Twins clubs are also a great place to take any older siblings for a visit to get them used to the idea of two or more arriving. Clubs usually go out of their way to make expectant parents welcome, and once your babies are here, they will offer a haven of friendly and understanding company. Find your nearest multiples club.
Please also consider joining Twins Trust. Membership costs from £2.80 per month (less for those on a low income) and benefits, a quarterly magazine, discounts with more than 100 companies and access to useful resources (including factsheets, family days, and health and education professionals).
Looking ahead: feeding and sleeping
Pregnancy is a good time to think about how you might feed your babies. If you want to breastfeed – and lots of multiples mums do – then it can help to attend antenatal classes specifically for twins, triplet or more pregnancies, as they usually have a session on breastfeeding. Contact us at Twins Trust to find out more about our own antenatal classes for those pregnant with twins or more.

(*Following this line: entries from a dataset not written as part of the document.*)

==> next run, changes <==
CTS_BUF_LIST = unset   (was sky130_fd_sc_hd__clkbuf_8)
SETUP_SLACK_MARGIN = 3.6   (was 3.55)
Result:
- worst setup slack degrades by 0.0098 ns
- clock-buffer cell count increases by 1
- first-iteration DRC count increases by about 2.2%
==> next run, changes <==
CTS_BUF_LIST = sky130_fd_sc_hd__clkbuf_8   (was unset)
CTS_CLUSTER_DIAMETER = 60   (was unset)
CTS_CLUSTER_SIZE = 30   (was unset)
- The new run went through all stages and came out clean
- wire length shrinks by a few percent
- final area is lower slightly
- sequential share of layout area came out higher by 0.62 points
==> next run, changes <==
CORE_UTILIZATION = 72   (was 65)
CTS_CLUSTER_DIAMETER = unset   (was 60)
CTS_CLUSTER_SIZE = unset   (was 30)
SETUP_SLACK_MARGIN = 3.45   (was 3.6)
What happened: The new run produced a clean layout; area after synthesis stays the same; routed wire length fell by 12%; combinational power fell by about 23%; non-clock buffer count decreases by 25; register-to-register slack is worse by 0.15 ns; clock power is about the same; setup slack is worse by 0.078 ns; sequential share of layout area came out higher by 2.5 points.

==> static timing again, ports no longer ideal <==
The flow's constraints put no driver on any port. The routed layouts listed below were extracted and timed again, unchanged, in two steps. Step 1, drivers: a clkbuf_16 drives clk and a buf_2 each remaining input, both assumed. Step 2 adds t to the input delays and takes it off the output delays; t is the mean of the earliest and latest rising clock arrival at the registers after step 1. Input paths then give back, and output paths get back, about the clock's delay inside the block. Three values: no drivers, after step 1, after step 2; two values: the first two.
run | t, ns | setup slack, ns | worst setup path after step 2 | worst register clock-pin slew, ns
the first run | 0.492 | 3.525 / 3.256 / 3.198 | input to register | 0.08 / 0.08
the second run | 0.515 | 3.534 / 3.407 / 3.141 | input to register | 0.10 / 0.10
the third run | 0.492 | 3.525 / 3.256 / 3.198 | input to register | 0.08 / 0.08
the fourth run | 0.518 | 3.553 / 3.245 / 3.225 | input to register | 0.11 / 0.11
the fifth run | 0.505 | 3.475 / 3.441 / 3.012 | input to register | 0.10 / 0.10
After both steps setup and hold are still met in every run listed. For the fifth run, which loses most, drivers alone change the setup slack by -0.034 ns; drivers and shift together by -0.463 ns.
Source: an optimization exercise on an open RTL-to-GDS flow (aim: small area and a short achievable clock period). Production flows keep margins and buffers that such runs may drop.
RTL that was checked went through simulation tests only; none was proved equivalent to the original.
Power and IR drop assume default switching activity.

## spi_mem_target
module spi_mem_target #(
  parameter int ADDR_W    = 8,
  parameter int MEM_DEPTH = 256
) (
  input  logic clk,
  input  logic rst,
  input  logic spi_sck,
  input  logic spi_cs_n,
  input  logic spi_mosi,
  output logic spi_miso,
  output logic spi_miso_oe,
  output logic busy,
  output logic cmd_err
);
Size: ~2700 cells after synthesis, about 2100 flip-flops, roughly 9 I/O pins, roughly 0.047 sq mm of cells after synthesis.
clock: 5.0 ns
lec_check: 0
cap_margin: 20
core_margin: 2
core_utilization: 72
cts_buf_list: sky130_fd_sc_hd__clkbuf_8
cts_cluster_diameter: 80
cts_cluster_size: 18
setup_slack_margin: 2.8
slew_margin: 20
run.sh (not shown) runs the stock make flow with config.mk's settings and CLKGATE_MAP_FILE= SYNTH_SCRIPT=/design/flow/synth_recipe.tcl, a recipe that flattens the netlist after the stock synthesis.
The baseline completed without violations.
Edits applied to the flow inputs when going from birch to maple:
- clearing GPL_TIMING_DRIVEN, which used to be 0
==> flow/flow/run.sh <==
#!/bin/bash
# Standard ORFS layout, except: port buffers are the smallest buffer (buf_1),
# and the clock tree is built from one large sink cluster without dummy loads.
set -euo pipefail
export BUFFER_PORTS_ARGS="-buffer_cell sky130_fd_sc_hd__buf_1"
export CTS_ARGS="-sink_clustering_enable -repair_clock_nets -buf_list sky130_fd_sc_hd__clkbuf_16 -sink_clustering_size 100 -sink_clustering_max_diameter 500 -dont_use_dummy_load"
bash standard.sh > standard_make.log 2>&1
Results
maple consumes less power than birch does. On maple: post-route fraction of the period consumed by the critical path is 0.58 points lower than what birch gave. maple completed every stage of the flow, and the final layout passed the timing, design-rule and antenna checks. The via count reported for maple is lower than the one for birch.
Source: an optimization exercise on an open RTL-to-GDS flow (aim: a short achievable clock period and few clock cycles per item). Production flows keep margins and buffers that such runs may drop.
The RTL was checked by simulation tests, not by an equivalence proof against the original design.
The clock port is modelled as an ideal driver, which makes a skipped or thinned clock tree look cheaper than it is; a real chip needs a root buffer or a tree.
Power figures rest on the tool's default switching activity, not on a simulated workload.

==> flow/design.v (excerpt) <==
module fpMulInputStage
(
    input  logic                           clk,
    input  logic                           rstn,
    input  logic                           i_valid,
    output logic                           o_inReady,
    input  logic [OP_W-1:0]                i_opA,
    input  logic [OP_W-1:0]                i_opB,
    input  logic [1:0]                     i_mode,
    output logic                           o_valid,
    input  logic                           i_outReady,
    output logic [LANES-1:0]               o_sign,
    output logic [LANES-1:0][EXPSUM_W-1:0] o_exp,
    output logic [LANES-1:0][SLICE_W-1:0]  o_manA,
    output logic [LANES-1:0][SLICE_W-1:0]  o_manB,
    output logic [1:0]                     o_mode
);
Size in the first run: ~1300 flip-flops, about 1100 I/O pins, roughly 0.058 mm² of cells after synthesis.
==> flow/config.mk <==
export PLATFORM = sky130hd
export DESIGN_NAME = fpMulInputStage
export DESIGN_NICKNAME = fpMulInputStage
export VERILOG_FILES = /design/flow/design.v
export SDC_FILE = /design/flow/constraint.sdc
export NUM_CORES = 4
export LEC_CHECK = 0
export CAP_MARGIN = 20
export CORE_AREA = 10 10 410 410
export DIE_AREA = 0 0 420 420
export SETUP_SLACK_MARGIN = 1.6
export SLEW_MARGIN = 20
export TNS_END_PERCENT = 30
==> flow/constraint.sdc <==
create_clock -name core_clock -period 3.2 [get_ports {clk}]
set_input_delay 0.6400 -clock core_clock [delete_from_list [all_inputs] [get_ports {clk}]]
set_output_delay 0.6400 -clock core_clock [all_outputs]
set_load 0.01 [all_outputs]
standard.sh (not shown) runs the stock make flow with config.mk's settings and CLKGATE_MAP_FILE= SYNTH_SCRIPT=/design/flow/synth_recipe.tcl, a recipe that flattens the netlist after the stock synthesis.
==> flow/flow/run.sh <==
#!/bin/bash
# Standard synthesis, floorplan and placement; then the standard CTS step with
# a hook (flow/mct.tcl) that swaps the port delay cells for plain buffers and
# builds a two-level clock tree in place of TritonCTS; then the standard
# routing and finish. Each make step writes its own log under orfs/logs.
set -euo pipefail
bash standard.sh synth > flow_synth.log 2>&1
bash standard.sh floorplan place > flow_place.log 2>&1
bash standard.sh PRE_CTS_TCL="$PWD/flow/mct.tcl" cts > flow_cts.log 2>&1
bash standard.sh finish > flow_finish.log 2>&1
Other scripts of this flow, unchanged in this note and not shown: flow/flow/mct.tcl
Testbench counts at the start, summed over its fixed seeds: cycles 16,016, items 16,000.
What follows belongs to an exercise in optimizing a design on an open flow for small area; a production flow would make more cautious choices.
Only simulation tests tie the RTL to the original design; equivalence was not proved.
Power and IR drop assume default switching activity.

// reg_file_mp
module reg_file_mp #(
    parameter int XLEN     = 32,
    parameter int NREGS    = 32,
    parameter int NREAD    = 2,
    parameter int ZERO_REG = 1,
    parameter int BYPASS   = 1,
    parameter int RD_LAT   = 0
) (
    input  logic                      clk,
    input  logic                      rst_n,
    input  logic [NREAD*$clog2(NREGS)-1:0] rs_addr,
    output logic [NREAD*XLEN-1:0]     rs_data,
    output logic [NREAD-1:0]          rs_busy,
    input  logic                      wr_en,
    input  logic [$clog2(NREGS)-1:0]  wr_addr,
    input  logic [XLEN-1:0]           wr_data,
    input  logic                      issue_en,
    input  logic [$clog2(NREGS)-1:0]  issue_rd,
    output logic [$clog2(NREGS):0]    busy_cnt
);
Settings: LEC_CHECK=0, ABC_AREA=0, CAP_MARGIN=20, CORE_MARGIN=2, CORE_UTILIZATION=45, SLEW_MARGIN=20, SYNTH_HIERARCHICAL=1, SYNTH_MINIMUM_KEEP_SIZE=0; clock period 7.5 ns.
standard.sh (not shown) runs the stock make flow with config.mk's settings and CLKGATE_MAP_FILE= SYNTH_SCRIPT=/design/flow/synth_recipe.tcl, a recipe that flattens the netlist after the stock synthesis.
==> flow/flow/run.sh <==
#!/bin/bash
set -euo pipefail
bash standard.sh \
  "BUFFER_PORTS_ARGS=-buffer_cell sky130_fd_sc_hd__buf_1" \
  "CTS_ARGS=-sink_clustering_enable -repair_clock_nets -buf_list sky130_fd_sc_hd__clkbuf_16 -dont_use_dummy_load -sink_clustering_size 30 -sink_clustering_max_diameter 80" \
  finish > standard_sh.log 2>&1
The starting point ran to the end with no violations.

If you are not sure about the relative merits of bottle-feeding, breastfeeding or a mixed approach, it can help to talk to other parents who have been there. Again, your local twins club is a great place to start. For a detailed account of how to breastfeed twins, triplets or more you can download Twins Trust’s booklet, Breastfeeding more than one. If you would prefer to talk to somebody about breastfeeding twins or more, Twins Trust run a breastfeeding peer support service that consists of 12 trained volunteers that have all breastfed twins and can offer mother-to-mother information and support to families who wish to breastfeed their twins, triplets or higher order multiples.
It’s recommended that you keep your babies in your room for the first six months if you have enough space. Many babies share a cot for the first month, sometimes longer, and research suggests that they tend to have similar sleeping patterns and don’t wake up more often than babies who sleep apart. For more on cot-sharing, download Twins Trust’s Sleep factsheet.

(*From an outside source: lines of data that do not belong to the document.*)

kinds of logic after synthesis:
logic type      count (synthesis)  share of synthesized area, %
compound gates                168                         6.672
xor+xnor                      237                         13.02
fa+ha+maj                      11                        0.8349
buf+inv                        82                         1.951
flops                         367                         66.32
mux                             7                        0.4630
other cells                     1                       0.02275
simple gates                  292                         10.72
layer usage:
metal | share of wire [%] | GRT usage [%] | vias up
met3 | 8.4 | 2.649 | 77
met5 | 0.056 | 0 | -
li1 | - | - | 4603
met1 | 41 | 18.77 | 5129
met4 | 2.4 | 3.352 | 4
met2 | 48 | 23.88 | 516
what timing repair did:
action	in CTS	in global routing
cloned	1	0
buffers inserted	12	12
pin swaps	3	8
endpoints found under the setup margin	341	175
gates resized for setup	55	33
From an optimization exercise on the open Yosys and OpenROAD flow, aimed at small area, a short achievable clock period and few clock cycles per item; shortcuts taken in it are not production practice. In this exercise RTL edits were held to simulation tests only and were not proved equivalent to the original. Power figures rest on the tool's default switching activity, not on a simulated workload.

Setup of old:
// byte_coded_alu_cpu_step
module byte_coded_alu_cpu_step (
  input  logic        clk,
  input  logic        rst_n,
  input  logic        in_valid,
  output logic        in_ready,
  input  logic [32:0] in_data,
  output logic        out_valid,
  input  logic        out_ready,
  output logic [44:0] out_data
);
  logic [7:0] d_op, d_a, d_b, d_c;
  logic [2:0] d_cls;
  logic       d_known, d_breg, d_creg, d_badreg, d_cs, d_lzero, d_use2;
  logic [2:0] d_r1, d_r2;
  logic [7:0] d_imm;
  always_comb begin
    d_op  = in_data[31:24];
    d_a   = in_data[23:16];
    d_b   = in_data[15:8];
    d_c   = in_data[7:0];
    d_cls = d_op[3:1];
    d_known = (d_op[7:4] == 4'd0);
    d_cs    = (d_cls == 3'd6) || (d_cls == 3'd7);
    case (d_cls)
      3'd0:       d_breg = !d_op[0];
      3'd6, 3'd7: d_breg = d_op[0];
      default:    d_breg = 1'b1;
    endcase
    d_creg   = d_op[0] && (d_cls != 3'd0) && !d_cs;
    d_badreg = (d_a[7:3] != 5'd0) || (d_breg && (d_b[7:3] != 5'd0)) ||
               (d_creg && (d_c[7:3] != 5'd0));
    d_lzero = (d_cls == 3'd0) && d_op[0];        
    d_use2  = d_cs ? d_op[0] : d_creg;
    d_r1    = d_cs ? d_a[2:0] : d_b[2:0];
    d_r2    = d_cs ? d_b[2:0] : d_c[2:0];
    d_imm   = (d_cls == 3'd0) ? (d_op[0] ? d_b : 8'd0) : (d_cs ? d_b : d_c);
  end
  logic [31:0] rf [8];
  logic [7:0]  vld;
  logic [7:0]  pc_r;
  logic        eq_r, gt_r, halt_r;
  logic        s2_v;
  logic        q_cmd, q_hop;
  logic [1:0]  q_fst;
  logic        q_mul, q_div, q_isdiv, q_cmp, q_sbn, q_len4, q_sub;
  logic [2:0]  q_a;
  logic [7:0]  q_c;
  logic        fwd1, fwd2;
  logic [32:0] M;
  logic [31:0] Q;
  logic        ov_r;
  logic [44:0] od_r;
  logic        sk_v;
  logic [1:0]  sk_st;
  typedef enum logic [2:0] {U_IDLE, U_MUL, U_ALIGN, U_DIV, U_FIX} ustate_t;
  ustate_t     us;
  logic [31:0] P;
  ...
Settings: LEC_CHECK=0, CAP_MARGIN=20, CORE_MARGIN=2, CORE_UTILIZATION=30, PLACE_DENSITY=0.5, SETUP_SLACK_MARGIN=2.5, SLEW_MARGIN=20; clock period 7.0 ns.
run.sh (not shown) runs the stock make flow with config.mk's settings and CLKGATE_MAP_FILE= SYNTH_SCRIPT=/design/flow/synth_recipe.tcl, a recipe that flattens the netlist after the stock synthesis.
Testbench counts of old, summed over its fixed seeds: cycles 51,230, items 24,000.
Changes in new relative to old:
--- a/flow/design.v
+++ b/flow/design.v
@@ -104,18 +104,19 @@
   logic [1:0]  sk_st;
   typedef enum logic [2:0] {U_IDLE, U_MUL, U_ALIGN, U_DIV, U_FIX} ustate_t;
   ustate_t     us;
   logic [31:0] P;
   logic        qm1_unused;
   logic [2:0]  bd0, bd1;       
   logic        m_last;
   logic [4:0]  cnt;
   logic        u_sx, u_sy, u_isdiv;
+  logic        u_y1;           
   logic [5:0]  lz_d_r, lz_v_r;
   function automatic logic [33:0] ks_add(input logic [33:0] a, input logic [33:0] b,
                                          input logic cin);
     logic [33:0] p, g, gp, pp, ng, np;
     p  = a ^ b;
     g  = a & b;
     gp = g;
     gp[0] = g[0] | (p[0] & cin);
     pp = p;
@@ -256,20 +257,20 @@
         c_we = 1'b1;
         c_pc = (q_sbn && alu[31]) ? q_c : pc_next_seq;
       end
     end else if (!sk_v) begin
       c_pc = pc_long;
       case (us)
         U_MUL: if (m_last) begin
           unit_done = 1'b1; c_wv = usum[31:0];
         end
-        U_ALIGN: if (sh_neg) begin
-          unit_done = 1'b1; c_wv = u_isdiv ? 32'd0 : (P ^ {32{u_sx}});
+        U_ALIGN: if (sh_neg || u_y1) begin
+          unit_done = 1'b1; c_wv = (u_isdiv == u_y1) ? (P ^ {32{u_sx}}) : 32'd0;
         end
         U_DIV: if (cnt == 5'd0 && !dneg) begin
           unit_done = 1'b1; c_wv = dval;
         end
         U_FIX: begin
           unit_done = 1'b1; c_wv = usum[31:0];
         end
         default: ;
       endcase
@@ -385,19 +386,19 @@
     end else begin
       case (us)
         U_MUL: if (!m_last) begin
           M   <= {1'b0, M[27:0], 4'd0};
           Q   <= {{4{Q[31]}}, Q[31:4]};
           bd0 <= booth_dec(Q[5:3]);
           bd1 <= booth_dec(Q[7:5]);
           m_last <= uniform29({{4{Q[31]}}, Q[31:7]});
         end
-        U_ALIGN: if (!sh_neg) begin
+        U_ALIGN: if (!sh_neg && !u_y1) begin
           M   <= M << sh;
         end
         U_DIV: if (!(cnt == 5'd0 && !dneg)) begin
           Q   <= q_next;
           M   <= {M[32], M[32:1]};
           if (cnt == 5'd0) M <= {1'b0, dval};
         end
         default: ;
       endcase
@@ -406,25 +407,26 @@
   always_ff @(posedge clk) begin
     if (c_en && !sk_v && ov_r && !out_ready) begin
       P <= c_we ? c_wv : 32'd0;           
     end else if (start_mul) begin
       P <= 32'd0;
     end else if (start_div) begin
       u_sx    <= xo[31];
       u_sy    <= yo[31];
       u_isdiv <= q_isdiv;
+      u_y1    <= (yo == 32'd1);
       P       <= xo ^ {32{xo[31]}};
       lz_d_r  <= clz32(xo ^ {32{xo[31]}});
       lz_v_r  <= clz32(yo ^ {32{yo[31]}});
     end else begin
       case (us)
         U_MUL: if (!m_last) P <= usum[31:0];
-        U_ALIGN: if (!sh_neg) begin
+        U_ALIGN: if (!sh_neg && !u_y1) begin
           if (u_sx) P <= usum[31:0];
           cnt <= sh;
         end
         U_DIV: if (!(cnt == 5'd0 && !dneg)) begin
           P   <= r_next;
           cnt <= cnt - 5'd1;
         end
         default: ;
       endcase
Findings:
new against old: power consumption saw an increase; starting DRC count in detailed routing saw an increase.
Re final count of pins violating max slew: no difference whatsoever between new and old.
Per the comparison of new with old, number of nets with antenna violations after routing flat, number of fill cells in the layout down 135, switching share of power up 0.69 points.
new against old: count of mapped cells out of synthesis saw an increase, number of buffers created by CTS saw an increase.
On count of flip-flops with a built-in enable after synthesis, new tracks old almost exactly.
Higher measured slew at the worst slew-check pin goes to new over old.
Compared with old, new ends up with more cell area.
Wire length, new and old, higher one = new.
Testbench counts of new, summed over its fixed seeds: cycles 47,875, items 24,000.

==> port drivers added, routing unchanged <==
How much do the figures lean on ideal ports? The routed layouts below were timed once more, with nothing changed but the port constraints.
Step 1: set_driving_cell puts a clkbuf_16 on clk and a buf_2 on each other input, an assumption about the parent block.
Step 2 moves the port delays by t, midway between the first and last clock arrival at a register: inputs arrive t later, outputs are due t later. That takes back most of the time a late clock gives input paths.
Three values: ideal ports, drivers, drivers and shift; two values: the first two.
run | t (ns) | slack for setup (ns) | hold WS [ns] | worst setup path at the end | slew at the worst register clock pin (ns)
old | 0.716 | 1.948 / 1.948 / 1.814 | 0.495 / 0.495 / 0.495 | input to register | 0.07 / 0.07
new | 0.727 | 1.920 / 1.920 / 1.920 | 0.490 / 0.490 / 0.490 | register to register | 0.07 / 0.07
After both steps setup and hold are still met in every run listed. The setup slack of old, which loses most, moves by 0.000 ns with the drivers and by -0.134 ns with both steps.
From an optimization exercise on the open Yosys and OpenROAD flow, aimed at small area and a short achievable clock period; shortcuts taken in it are not production practice. Where RTL was checked, it was by simulation tests only, not by an equivalence proof against the original. No functional check of the RTL was part of run 6. Power and IR drop assume default switching activity. The clock port is modelled as an ideal driver; clocking choices that lean on that would not hold on a real chip.

**flow/config.mk**
```make
export PLATFORM = sky130hd
export DESIGN_NAME = pattern_fetch_send
export DESIGN_NICKNAME = pattern_fetch_send
export VERILOG_FILES = /design/flow/design.v
export SDC_FILE = /design/flow/constraint.sdc
export NUM_CORES = 4
export LEC_CHECK = 0
export CAP_MARGIN = 20
export CORE_MARGIN = 2
export CORE_UTILIZATION = 40
export CTS_BUF_LIST = sky130_fd_sc_hd__clkbuf_4 sky130_fd_sc_hd__clkbuf_8
export SLEW_MARGIN = 20
```
**flow/constraint.sdc**
```tcl
create_clock -name core_clock -period 12.0 [get_ports {pixel_clk}]
set_input_delay 2.4000 -clock core_clock [delete_from_list [all_inputs] [get_ports {pixel_clk}]]
set_output_delay 2.4000 -clock core_clock [all_outputs]
set_load 0.01 [all_outputs]
```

Multiples often arrive early – sometimes very early – so it’s a good idea to have your hospital bag packed by week 26.
Towards the end of your pregnancy, cook double portions when you prepare a meal and freeze the extra. Once your babies are here, you will be glad that you have some ready-cooked meals to hand.
Think ahead about getting some help. Paternity leave usually lasts two weeks, plus your partner may be able to take a week or two extra of holiday or unpaid. Beyond that, don’t be afraid to organise any willing family or friends into a rota so that you know you will have an extra pair of hands arriving at regular intervals.
There may also be other sources of free help locally such as Homestart, student maternity nurses or childcare students. Homestart can be invaluable for parents of multiples, but it takes a while to process the paperwork. If you want to have that option then get it underway before the babies arrive.